Supongo que a él al principio también le costaría escribir más de cinco palabras con sentido en la misma frase, cinco frases en el mismo párrafo y cinco párrafos en la misma página, y no contar quiero cinco páginas en un capítulo, o en un libro. Podría estar horas y horas. La cuestión es que yo llevo más de media hora delante de esta página en blanco, vacía, sin nada que poner, sin saber qué escribir. Vamos, que no sabía nada, como ahora. Hasta que me he acordado de mi gran amigo. Y me he puesto a buscar frases suyas, quotes para tener más resultados en Google. Y vale la pena saber, que para curioso él. Y para sabio, también él.
"Se necesitan dos años para aprender a hablar y sesenta para aprender a callar"
Quien mejor que él que, cuando no hablaba con la voz, lo hacía con las palabras. Y entre otra de sus frases, siempre tendremos esta otra: "la gente buena, si se piensa un poco en ello, ha sido siempre gente alegre".

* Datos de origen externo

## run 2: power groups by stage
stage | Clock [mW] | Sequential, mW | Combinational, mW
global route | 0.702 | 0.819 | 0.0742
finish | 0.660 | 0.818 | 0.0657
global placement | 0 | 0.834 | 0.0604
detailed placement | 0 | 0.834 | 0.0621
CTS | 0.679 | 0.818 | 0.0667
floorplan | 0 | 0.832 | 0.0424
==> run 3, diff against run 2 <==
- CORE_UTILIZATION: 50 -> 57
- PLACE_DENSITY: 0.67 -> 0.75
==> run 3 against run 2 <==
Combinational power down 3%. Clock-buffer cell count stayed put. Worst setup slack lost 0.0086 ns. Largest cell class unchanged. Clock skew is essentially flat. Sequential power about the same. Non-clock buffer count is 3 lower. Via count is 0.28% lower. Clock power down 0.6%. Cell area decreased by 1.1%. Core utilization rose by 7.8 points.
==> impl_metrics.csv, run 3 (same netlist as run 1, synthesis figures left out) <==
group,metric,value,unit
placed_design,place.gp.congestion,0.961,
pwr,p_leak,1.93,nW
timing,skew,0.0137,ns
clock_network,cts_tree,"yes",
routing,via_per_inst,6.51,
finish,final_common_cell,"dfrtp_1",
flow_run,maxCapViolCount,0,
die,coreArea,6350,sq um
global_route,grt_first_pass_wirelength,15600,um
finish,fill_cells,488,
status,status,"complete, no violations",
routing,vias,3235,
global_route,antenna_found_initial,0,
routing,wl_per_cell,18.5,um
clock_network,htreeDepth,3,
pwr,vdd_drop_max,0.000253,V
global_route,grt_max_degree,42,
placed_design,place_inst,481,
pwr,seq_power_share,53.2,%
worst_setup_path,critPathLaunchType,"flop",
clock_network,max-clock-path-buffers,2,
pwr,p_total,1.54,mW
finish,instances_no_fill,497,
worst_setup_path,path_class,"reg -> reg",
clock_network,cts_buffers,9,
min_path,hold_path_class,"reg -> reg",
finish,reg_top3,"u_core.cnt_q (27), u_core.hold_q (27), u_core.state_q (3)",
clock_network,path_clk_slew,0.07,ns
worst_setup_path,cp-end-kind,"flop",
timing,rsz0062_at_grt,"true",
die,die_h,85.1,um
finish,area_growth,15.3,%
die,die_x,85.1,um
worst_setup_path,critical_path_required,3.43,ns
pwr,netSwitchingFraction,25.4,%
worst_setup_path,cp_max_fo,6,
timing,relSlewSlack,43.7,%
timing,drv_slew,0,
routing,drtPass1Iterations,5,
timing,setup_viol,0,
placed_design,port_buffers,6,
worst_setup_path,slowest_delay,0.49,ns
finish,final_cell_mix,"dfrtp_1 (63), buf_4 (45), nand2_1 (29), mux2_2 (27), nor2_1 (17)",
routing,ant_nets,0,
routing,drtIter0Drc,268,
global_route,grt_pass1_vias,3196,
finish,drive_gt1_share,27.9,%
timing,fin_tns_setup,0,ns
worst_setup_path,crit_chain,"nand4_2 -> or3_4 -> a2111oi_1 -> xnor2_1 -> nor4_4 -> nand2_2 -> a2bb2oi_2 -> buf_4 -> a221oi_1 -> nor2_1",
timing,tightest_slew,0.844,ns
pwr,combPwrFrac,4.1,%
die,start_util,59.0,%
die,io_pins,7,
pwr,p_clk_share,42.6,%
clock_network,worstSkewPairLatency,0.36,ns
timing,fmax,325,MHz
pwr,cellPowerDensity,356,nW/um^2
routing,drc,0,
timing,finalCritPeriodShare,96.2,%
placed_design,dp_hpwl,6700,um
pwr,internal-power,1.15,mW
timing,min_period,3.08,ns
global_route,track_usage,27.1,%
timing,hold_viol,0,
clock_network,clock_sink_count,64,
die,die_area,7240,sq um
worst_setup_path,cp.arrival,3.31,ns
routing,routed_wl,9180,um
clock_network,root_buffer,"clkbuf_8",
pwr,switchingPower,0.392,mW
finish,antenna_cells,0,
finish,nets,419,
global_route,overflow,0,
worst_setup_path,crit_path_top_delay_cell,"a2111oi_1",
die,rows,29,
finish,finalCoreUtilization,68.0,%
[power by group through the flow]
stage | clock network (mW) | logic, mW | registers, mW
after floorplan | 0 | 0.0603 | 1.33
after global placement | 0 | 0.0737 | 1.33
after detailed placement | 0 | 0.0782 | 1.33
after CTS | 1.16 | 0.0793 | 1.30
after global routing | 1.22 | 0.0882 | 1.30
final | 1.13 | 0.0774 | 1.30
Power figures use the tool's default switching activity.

Por fin ha llegdo el frío a nuestra ciudad. Sí, has leído bien. Pooooor fiiiin. El verdadero otoño. El de frío en todos lados, el de calor a todas horas. Por fin ha llegado tener que ponerte más que un ligero abrigo, pequeñas gotas de agua en tu pelo y bufanda. El olor a las castañas, las farolas de las calles cumplen su función. Y entre frío y frío, el café con nubes, el chocolate caliente con churros, ofertas allá donde vayas para que entres a disfrutar de un sorbito de calefacción. Sacar las verdaderas botas de frío y el gusto que te da el ponértelas. Eso es incomparable, y una de la lista de las mejores cosas de ser mujer es poder llevarlas e ir por la calle como si realmente no estuviéramos a -1 grado centígrado, grado o simplemente menos uno.
Y no sabía qué escribir, y no he escrito nada coherente. O eso creo. Al menos me he enfrentado al toro blanco o al blanco toro que Hemingway decía, y lo he llenado de todas las letras del abecedario. Las veintisiete, veintiocho con la "ñ" de mañana será un día intenso y con veintinueve con la "ll" de también lloverá. Qué más da, son gajes del oficio. Al menos llueve menos que en Londres. Todo tiene su encanto.
"Pásalo bien. Los veinte son para eso. En los treinta aprendes lecciones. A los cuarenta pagas los tragos."